I think I might be channeling my father.
Nov. 19th, 2007 04:19 pmAside from the fiendishly capitalist and corporate Barnes and Noble, every company I've worked for in the twenty-first century has featured obligatory moments of prayer in the workplace. Before meetings, before communal meals, before "extracurricular" functions, we all bow our heads for a prayer, silent or spoken. It's the price you pay for living in the Deep South; and man, it's a high price, at times, for someone who's agnostic at a stretch and only really not an atheist because she can't be unequivocal about what fucking salsa to buy*, much less about things as intangible as deities and human souls.
I try to be polite and respectful during these moments of prayer. I bow my head and keep quiet. I don't fidget or giggle or snort in derision. But sometimes it all gets to be too much, the way it did this morning, when our most fervent Monday-morning prayer leader begged God to "impose" his "will" upon "us all." I admit that a little snort did escape me. And suddenly I'd just had enough.

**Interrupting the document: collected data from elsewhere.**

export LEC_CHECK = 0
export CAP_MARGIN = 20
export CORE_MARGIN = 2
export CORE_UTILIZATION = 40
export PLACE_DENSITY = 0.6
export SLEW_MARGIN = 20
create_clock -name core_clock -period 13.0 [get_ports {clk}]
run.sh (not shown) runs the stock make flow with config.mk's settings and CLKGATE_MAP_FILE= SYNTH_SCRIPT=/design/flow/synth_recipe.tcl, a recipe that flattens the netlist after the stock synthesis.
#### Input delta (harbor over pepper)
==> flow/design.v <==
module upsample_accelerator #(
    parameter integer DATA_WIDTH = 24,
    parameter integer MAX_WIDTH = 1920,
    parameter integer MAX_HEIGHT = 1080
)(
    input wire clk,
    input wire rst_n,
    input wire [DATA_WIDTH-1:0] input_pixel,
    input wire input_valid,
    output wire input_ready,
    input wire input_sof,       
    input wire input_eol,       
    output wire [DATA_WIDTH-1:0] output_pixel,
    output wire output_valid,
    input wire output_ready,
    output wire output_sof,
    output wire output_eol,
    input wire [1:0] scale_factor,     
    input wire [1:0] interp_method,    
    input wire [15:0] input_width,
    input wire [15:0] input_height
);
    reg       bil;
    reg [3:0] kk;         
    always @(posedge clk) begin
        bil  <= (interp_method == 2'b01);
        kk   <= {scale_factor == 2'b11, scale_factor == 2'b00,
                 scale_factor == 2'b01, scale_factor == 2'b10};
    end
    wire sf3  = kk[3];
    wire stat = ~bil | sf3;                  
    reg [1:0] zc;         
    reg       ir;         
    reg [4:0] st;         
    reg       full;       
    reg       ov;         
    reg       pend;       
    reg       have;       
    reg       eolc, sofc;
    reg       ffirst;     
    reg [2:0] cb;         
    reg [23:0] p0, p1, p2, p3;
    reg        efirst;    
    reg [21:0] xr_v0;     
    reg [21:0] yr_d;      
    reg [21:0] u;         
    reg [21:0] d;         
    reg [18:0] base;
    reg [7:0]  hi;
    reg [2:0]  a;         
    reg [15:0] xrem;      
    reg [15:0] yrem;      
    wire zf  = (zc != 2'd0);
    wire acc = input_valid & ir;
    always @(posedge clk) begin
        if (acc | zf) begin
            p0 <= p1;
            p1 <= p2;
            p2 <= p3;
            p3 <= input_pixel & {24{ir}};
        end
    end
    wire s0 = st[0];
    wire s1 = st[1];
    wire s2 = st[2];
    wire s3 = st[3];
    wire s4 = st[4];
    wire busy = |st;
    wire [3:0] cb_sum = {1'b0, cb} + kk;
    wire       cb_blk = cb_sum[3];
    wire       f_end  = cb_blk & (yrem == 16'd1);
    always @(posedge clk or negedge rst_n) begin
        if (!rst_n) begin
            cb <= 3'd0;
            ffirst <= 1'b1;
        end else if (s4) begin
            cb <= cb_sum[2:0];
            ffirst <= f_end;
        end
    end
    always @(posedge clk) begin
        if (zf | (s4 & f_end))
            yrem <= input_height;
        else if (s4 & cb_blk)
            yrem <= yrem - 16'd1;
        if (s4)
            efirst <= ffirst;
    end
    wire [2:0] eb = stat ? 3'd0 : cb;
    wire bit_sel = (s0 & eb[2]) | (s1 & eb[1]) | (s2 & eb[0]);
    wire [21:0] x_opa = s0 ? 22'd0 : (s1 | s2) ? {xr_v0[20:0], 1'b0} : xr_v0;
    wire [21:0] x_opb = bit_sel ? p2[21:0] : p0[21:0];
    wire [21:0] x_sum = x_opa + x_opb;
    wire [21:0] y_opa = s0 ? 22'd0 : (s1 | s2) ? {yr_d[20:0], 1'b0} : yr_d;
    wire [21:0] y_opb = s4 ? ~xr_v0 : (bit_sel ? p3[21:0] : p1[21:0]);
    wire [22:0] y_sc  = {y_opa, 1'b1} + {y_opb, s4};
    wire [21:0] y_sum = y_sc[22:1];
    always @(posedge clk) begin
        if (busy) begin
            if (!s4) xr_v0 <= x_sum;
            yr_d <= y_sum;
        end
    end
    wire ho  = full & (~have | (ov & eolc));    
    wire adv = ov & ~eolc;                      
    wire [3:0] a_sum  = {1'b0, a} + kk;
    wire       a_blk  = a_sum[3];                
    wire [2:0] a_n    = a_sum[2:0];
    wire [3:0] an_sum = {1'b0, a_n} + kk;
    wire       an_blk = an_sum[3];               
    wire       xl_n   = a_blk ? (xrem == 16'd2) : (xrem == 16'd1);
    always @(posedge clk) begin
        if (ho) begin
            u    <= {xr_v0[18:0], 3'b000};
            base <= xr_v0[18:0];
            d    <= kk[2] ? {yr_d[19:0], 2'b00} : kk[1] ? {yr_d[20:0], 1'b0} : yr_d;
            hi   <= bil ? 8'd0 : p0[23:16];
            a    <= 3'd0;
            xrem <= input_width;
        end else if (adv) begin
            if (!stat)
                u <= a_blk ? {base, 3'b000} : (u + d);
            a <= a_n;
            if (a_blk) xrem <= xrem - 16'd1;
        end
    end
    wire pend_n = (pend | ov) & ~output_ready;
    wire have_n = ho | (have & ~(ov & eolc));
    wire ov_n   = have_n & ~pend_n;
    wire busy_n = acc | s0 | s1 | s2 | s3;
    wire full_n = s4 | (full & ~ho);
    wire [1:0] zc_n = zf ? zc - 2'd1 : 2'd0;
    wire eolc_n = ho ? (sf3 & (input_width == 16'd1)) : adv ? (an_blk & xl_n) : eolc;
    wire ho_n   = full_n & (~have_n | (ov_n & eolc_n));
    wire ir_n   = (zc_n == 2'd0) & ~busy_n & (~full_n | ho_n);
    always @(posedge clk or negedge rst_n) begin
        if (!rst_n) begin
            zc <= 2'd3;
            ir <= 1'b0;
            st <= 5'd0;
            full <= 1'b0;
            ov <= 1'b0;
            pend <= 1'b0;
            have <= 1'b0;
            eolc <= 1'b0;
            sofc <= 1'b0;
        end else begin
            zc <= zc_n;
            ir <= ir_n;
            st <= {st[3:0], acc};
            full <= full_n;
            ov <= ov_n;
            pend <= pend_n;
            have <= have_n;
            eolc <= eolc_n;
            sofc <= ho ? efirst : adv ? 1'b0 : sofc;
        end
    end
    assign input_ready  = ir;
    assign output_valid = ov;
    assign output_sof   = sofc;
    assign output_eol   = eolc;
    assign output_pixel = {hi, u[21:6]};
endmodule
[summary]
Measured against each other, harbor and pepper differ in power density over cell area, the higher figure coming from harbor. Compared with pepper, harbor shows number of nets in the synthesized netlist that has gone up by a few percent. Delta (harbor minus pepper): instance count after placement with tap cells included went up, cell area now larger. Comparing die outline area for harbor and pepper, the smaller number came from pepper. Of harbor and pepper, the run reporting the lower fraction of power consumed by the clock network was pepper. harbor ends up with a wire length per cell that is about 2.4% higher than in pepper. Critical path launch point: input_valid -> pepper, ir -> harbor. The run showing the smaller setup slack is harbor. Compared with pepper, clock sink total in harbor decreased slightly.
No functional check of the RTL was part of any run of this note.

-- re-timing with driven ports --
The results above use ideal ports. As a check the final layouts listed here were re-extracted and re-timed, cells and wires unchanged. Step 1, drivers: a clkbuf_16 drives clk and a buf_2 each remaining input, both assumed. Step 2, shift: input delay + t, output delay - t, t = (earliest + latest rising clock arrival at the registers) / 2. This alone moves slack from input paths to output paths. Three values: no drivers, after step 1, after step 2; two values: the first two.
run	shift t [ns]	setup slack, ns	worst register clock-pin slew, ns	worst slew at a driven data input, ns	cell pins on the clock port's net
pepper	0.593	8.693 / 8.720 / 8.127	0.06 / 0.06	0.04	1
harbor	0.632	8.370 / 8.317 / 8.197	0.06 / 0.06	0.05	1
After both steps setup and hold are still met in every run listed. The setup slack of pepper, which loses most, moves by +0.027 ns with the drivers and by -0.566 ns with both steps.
Background: an optimization exercise with open tools, aiming at small area. Do not read the settings as production practice. The RTL was checked by simulation tests, not by an equivalence proof against the original design. No activity file was given, so power comes from the tool's default toggle rates.

==> flow/design.v (excerpt) <==
module vga_top(
	input ClkPort,  
	input BtnC,     
	input BtnU,
	input BtnR,
	input BtnL,
	input BtnD,
	output hSync, vSync,
	output [3:0] vgaR, vgaG, vgaB,
	output An0, An1, An2, An3, An4, An5, An6, An7,
	output Ca, Cb, Cc, Cd, Ce, Cf, Cg, Dp,
	output MemOE, MemWR, RamCS, QuadSpiFlashCS
	);
export LEC_CHECK = 0
export CAP_MARGIN = 20
export CORE_MARGIN = 2
export CORE_UTILIZATION = 50
export CTS_BUF_LIST = sky130_fd_sc_hd__clkbuf_8 sky130_fd_sc_hd__clkbuf_16
export CTS_CLUSTER_DIAMETER = 100
export CTS_CLUSTER_SIZE = 30
export SLEW_MARGIN = 20
create_clock -name core_clock -period 12.0 [get_ports {ClkPort}]
standard.sh (not shown) runs the stock make flow with config.mk's settings and CLKGATE_MAP_FILE= SYNTH_SCRIPT=/design/flow/synth_recipe.tcl, a recipe that flattens the netlist after the stock synthesis.
==> flow/flow/run.sh <==
#!/bin/bash
# Own layout flow:
#  1. the standard synthesis (standard.sh, up to 1_2_yosys.v);
#  2. the combinational logic between the registers re-mapped for area by
#     ABC (flow/resynth.tcl); every register instance, its name and its cell
#     are kept exactly as the standard synthesis made them;
#  3. the standard layout steps from that netlist on (standard.sh finish),
#     with the ports buffered by buf_1 cells.
# Each tool writes its full output to a log file of its own in this folder.
set -euo pipefail
W=$(pwd)
R=$W/orfs/results/$FLOW_PLATFORM/vga_top/base

bash standard.sh "$R/1_2_yosys.v" > 1_synth_standard.log 2>&1
cp "$R/1_2_yosys.v" "$W/1_2_yosys_standard.v"

RS_IN="$W/1_2_yosys_standard.v" RS_OUT="$W/1_2_yosys_resynth.v" \
  yosys -c flow/resynth.tcl > 1_resynth_yosys.log 2>&1
cp "$W/1_2_yosys_resynth.v" "$R/1_2_yosys.v"
touch "$R/1_2_yosys.v"

# every port still gets its own buffer, but the smallest one (buf_1) rather
# than the delay buffer the resizer picks by default
bash standard.sh finish "BUFFER_PORTS_ARGS=-buffer_cell sky130_fd_sc_hd__buf_1" > 2_layout_standard.log 2>&1
test -f out/final.def
Other scripts of this flow, unchanged in this note and not shown: flow/flow/resynth.tcl
The starting point ran to the end with no violations.
==> next run, changes <==
- CORE_UTILIZATION: 50 -> 65
- CTS_BUF_LIST: sky130_fd_sc_hd__clkbuf_8 sky130_fd_sc_hd__clkbuf_16 -> sky130_fd_sc_hd__clkbuf_8
- CTS_CLUSTER_DIAMETER: 100 -> not set
- CTS_CLUSTER_SIZE: 30 -> not set
- PLACE_DENSITY: not set -> 0.75
Area after synthesis stays the same.
Design area falls by 2.9%.
Final cell count drops by about 3%.
Non-clock buffer count is unchanged.
Setup slack gains 37 ps.
Routed wire length decreases by about 2.4%.
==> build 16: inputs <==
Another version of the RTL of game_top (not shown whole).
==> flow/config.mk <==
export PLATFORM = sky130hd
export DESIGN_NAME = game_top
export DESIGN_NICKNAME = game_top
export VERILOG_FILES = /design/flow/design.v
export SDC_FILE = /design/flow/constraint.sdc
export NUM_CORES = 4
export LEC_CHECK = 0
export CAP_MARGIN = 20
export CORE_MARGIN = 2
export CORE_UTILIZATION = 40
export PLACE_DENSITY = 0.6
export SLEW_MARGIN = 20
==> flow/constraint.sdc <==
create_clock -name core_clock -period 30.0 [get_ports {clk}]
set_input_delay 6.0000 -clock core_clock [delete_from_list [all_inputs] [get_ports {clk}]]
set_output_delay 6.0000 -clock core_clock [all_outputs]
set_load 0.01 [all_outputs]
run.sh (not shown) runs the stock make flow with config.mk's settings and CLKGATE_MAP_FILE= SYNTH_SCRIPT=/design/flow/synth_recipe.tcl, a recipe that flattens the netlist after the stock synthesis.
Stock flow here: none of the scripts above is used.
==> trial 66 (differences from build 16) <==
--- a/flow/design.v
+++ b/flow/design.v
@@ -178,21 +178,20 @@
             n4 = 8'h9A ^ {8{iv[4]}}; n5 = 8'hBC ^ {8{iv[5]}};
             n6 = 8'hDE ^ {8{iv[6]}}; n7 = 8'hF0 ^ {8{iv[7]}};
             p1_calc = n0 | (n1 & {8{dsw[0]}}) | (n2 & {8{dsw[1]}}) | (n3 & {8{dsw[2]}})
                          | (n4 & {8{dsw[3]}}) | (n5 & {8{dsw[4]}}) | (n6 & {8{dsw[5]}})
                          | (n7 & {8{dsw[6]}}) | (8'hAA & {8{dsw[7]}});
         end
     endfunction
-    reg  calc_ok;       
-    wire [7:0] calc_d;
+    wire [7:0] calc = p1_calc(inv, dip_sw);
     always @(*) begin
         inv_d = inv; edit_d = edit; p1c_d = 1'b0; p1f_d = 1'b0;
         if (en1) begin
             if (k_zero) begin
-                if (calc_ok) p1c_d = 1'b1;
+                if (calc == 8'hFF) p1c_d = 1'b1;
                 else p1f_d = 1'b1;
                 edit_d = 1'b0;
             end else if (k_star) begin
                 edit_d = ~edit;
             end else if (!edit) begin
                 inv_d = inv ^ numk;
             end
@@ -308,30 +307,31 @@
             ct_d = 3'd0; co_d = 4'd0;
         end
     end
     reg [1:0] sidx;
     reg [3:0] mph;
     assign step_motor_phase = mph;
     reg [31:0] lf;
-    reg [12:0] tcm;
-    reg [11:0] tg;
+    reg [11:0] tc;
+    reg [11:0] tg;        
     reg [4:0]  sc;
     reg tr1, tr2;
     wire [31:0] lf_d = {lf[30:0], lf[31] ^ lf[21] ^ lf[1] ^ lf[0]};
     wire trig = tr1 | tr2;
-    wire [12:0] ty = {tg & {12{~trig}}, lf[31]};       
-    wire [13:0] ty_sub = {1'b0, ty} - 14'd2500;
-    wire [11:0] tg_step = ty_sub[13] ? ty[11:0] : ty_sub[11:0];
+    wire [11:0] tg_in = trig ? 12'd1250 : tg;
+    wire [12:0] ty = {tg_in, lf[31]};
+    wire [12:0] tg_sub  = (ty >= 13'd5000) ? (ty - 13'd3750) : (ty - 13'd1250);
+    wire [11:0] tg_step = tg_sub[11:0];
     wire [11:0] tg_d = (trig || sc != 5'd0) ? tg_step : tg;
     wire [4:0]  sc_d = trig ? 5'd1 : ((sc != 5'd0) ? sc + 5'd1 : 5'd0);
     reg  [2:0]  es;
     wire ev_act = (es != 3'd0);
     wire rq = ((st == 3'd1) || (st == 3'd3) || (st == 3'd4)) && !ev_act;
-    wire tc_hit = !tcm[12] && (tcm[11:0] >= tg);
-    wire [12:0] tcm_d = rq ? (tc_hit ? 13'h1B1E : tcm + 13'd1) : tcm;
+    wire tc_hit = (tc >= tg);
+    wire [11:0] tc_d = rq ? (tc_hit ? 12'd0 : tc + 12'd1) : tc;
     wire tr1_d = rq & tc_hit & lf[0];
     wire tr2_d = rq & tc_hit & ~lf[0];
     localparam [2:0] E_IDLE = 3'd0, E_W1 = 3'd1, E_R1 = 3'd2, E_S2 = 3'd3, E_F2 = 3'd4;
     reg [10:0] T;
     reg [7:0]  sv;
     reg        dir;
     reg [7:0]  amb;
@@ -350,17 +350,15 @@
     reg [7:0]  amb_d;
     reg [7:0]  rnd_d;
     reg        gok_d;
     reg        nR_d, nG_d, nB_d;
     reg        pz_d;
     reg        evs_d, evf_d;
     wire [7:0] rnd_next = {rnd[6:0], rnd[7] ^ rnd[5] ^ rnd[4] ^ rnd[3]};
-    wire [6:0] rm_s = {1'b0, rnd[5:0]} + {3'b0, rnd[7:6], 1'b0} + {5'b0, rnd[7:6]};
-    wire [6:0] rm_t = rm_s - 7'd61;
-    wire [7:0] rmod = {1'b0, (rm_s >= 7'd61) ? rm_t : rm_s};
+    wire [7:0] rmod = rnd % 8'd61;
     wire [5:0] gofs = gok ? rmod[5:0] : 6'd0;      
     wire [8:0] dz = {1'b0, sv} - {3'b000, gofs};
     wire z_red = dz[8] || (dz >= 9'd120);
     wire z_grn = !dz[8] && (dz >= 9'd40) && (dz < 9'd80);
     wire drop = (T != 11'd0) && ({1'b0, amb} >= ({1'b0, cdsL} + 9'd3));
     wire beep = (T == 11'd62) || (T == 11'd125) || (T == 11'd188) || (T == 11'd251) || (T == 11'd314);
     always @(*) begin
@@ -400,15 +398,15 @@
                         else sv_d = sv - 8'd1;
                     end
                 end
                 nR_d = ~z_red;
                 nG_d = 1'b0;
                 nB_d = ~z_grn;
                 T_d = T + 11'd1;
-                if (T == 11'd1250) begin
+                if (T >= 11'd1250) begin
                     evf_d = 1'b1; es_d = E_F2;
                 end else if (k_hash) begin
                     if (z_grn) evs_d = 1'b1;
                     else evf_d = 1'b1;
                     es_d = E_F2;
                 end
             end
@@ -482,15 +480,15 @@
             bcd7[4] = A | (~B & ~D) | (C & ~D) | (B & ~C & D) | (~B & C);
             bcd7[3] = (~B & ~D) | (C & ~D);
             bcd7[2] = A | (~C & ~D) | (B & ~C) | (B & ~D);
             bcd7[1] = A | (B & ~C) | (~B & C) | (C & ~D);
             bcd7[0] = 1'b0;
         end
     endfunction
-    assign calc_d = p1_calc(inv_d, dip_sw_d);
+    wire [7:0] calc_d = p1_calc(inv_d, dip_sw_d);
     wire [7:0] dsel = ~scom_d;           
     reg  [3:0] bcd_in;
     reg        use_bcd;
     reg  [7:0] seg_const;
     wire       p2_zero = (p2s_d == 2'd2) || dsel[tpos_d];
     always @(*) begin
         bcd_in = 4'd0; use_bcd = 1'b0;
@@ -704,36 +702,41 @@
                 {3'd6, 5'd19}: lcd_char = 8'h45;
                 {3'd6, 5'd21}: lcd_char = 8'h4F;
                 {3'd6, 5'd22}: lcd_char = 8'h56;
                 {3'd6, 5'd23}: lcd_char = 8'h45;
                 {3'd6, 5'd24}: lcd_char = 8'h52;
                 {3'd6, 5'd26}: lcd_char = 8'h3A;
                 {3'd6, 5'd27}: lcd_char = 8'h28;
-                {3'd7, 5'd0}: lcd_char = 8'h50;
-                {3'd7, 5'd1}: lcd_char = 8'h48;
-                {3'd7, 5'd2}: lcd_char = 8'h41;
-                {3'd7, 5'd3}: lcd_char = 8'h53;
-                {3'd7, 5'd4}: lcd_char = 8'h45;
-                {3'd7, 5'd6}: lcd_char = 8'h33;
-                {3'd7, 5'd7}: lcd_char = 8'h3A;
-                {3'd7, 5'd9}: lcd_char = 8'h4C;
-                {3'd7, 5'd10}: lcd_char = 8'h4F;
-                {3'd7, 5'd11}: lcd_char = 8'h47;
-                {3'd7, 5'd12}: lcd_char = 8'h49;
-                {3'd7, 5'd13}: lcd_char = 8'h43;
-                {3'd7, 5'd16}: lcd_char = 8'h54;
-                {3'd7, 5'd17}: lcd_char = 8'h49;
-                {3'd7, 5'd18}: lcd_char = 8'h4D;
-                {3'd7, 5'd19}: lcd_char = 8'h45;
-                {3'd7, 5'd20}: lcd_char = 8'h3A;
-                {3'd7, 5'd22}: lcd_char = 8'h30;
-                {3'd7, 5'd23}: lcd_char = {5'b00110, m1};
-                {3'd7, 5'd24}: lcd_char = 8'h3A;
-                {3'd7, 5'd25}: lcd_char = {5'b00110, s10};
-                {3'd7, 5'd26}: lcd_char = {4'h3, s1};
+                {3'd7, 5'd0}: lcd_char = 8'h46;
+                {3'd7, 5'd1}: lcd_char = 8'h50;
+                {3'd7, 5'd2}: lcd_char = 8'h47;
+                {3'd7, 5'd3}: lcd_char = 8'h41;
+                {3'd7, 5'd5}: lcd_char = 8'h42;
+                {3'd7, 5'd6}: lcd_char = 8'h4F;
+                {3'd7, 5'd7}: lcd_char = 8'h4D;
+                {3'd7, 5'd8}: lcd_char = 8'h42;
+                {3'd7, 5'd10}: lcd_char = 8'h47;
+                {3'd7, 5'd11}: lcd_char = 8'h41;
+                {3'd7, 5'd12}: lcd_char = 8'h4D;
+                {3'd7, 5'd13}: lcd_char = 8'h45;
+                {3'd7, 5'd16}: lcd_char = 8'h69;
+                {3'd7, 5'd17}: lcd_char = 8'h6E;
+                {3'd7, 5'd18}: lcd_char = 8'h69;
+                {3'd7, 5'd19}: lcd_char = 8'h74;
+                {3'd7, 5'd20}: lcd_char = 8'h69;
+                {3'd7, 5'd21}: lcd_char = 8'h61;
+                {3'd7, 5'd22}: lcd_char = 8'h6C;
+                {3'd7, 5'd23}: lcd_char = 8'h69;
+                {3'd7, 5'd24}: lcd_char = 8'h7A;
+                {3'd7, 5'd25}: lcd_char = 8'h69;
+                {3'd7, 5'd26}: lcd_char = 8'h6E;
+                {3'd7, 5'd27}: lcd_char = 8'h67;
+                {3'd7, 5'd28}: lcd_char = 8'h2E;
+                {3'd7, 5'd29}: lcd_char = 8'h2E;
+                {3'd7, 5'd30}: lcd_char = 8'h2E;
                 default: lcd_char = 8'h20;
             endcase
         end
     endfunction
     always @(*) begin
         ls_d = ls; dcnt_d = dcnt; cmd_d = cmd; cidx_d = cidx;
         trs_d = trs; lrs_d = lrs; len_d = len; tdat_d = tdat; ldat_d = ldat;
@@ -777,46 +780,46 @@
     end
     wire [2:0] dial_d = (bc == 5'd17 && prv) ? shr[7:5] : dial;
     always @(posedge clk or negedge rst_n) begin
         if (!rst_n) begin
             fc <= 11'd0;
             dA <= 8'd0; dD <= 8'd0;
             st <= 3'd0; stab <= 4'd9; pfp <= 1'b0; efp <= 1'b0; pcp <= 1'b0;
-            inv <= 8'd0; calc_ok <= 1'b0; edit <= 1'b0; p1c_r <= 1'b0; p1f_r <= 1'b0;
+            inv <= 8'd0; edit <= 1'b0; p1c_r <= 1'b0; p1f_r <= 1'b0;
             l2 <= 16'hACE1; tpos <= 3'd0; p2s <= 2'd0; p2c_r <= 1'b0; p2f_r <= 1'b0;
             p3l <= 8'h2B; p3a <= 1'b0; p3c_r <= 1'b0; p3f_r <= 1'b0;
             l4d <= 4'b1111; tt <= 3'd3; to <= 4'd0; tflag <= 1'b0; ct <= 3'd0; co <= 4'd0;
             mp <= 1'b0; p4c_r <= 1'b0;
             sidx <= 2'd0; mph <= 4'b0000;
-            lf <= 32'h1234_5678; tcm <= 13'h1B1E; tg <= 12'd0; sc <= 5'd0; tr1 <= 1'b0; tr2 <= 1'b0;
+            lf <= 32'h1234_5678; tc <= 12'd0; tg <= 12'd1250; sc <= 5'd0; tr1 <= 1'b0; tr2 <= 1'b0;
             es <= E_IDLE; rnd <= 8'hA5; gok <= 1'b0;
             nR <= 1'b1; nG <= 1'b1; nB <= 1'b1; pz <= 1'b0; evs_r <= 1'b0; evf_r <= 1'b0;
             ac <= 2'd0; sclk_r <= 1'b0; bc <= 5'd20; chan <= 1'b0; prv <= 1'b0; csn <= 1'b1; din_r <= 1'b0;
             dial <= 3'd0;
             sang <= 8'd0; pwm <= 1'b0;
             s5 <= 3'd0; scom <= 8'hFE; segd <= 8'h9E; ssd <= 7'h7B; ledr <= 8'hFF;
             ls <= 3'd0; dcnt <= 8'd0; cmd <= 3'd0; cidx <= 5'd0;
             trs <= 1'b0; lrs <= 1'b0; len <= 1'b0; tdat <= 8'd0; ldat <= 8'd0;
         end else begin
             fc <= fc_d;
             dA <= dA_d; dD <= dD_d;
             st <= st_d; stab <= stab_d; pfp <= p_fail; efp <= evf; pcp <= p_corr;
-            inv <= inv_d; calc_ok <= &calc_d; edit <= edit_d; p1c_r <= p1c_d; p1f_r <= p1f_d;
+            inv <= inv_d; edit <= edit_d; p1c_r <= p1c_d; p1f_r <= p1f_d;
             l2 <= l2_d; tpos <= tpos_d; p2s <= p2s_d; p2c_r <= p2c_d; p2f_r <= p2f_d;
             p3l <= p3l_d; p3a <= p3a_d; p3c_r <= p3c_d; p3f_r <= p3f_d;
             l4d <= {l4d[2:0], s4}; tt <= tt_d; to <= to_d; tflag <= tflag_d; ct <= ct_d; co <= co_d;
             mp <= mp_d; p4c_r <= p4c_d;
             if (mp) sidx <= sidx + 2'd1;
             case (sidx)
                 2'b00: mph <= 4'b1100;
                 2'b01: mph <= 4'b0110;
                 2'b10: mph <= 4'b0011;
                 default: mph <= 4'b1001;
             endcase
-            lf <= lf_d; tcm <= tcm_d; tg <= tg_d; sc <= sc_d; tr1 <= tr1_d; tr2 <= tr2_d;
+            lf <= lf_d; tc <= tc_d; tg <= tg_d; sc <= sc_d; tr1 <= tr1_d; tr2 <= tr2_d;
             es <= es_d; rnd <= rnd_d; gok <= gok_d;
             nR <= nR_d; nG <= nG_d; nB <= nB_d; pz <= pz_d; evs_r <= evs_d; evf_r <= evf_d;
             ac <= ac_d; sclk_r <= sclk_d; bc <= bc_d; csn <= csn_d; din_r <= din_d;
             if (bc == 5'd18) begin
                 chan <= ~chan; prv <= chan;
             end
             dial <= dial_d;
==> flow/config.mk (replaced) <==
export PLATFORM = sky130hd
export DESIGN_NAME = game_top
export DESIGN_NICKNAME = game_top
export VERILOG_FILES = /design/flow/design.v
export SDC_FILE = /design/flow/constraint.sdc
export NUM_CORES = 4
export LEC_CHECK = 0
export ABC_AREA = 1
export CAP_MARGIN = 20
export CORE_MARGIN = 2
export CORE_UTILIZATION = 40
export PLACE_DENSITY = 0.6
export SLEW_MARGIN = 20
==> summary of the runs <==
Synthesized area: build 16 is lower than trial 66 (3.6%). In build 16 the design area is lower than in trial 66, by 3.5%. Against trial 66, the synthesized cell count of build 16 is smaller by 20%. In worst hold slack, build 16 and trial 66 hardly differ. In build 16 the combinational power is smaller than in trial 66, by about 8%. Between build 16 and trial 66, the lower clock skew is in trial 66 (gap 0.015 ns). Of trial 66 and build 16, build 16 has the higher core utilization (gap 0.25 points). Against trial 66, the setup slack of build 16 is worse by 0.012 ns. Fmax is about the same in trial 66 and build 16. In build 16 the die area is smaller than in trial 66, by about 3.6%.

I mean. When I feel invisible spirits trying to impose their wills upon me, I'll reach for my powerful antipsychotics, thanks. I spent the rest of the prayer chafing at the idea that I should be cowed into pretending that I had any desire to be imposed upon. I held my head upright. My eyes were wide open. I felt enormously relieved.
If you're a Christian, more power to you. I still respect your right to believe in whatever God your faith leads you to. But I don't want a part in your worship any more, okay? Thanks for your attention in this matter.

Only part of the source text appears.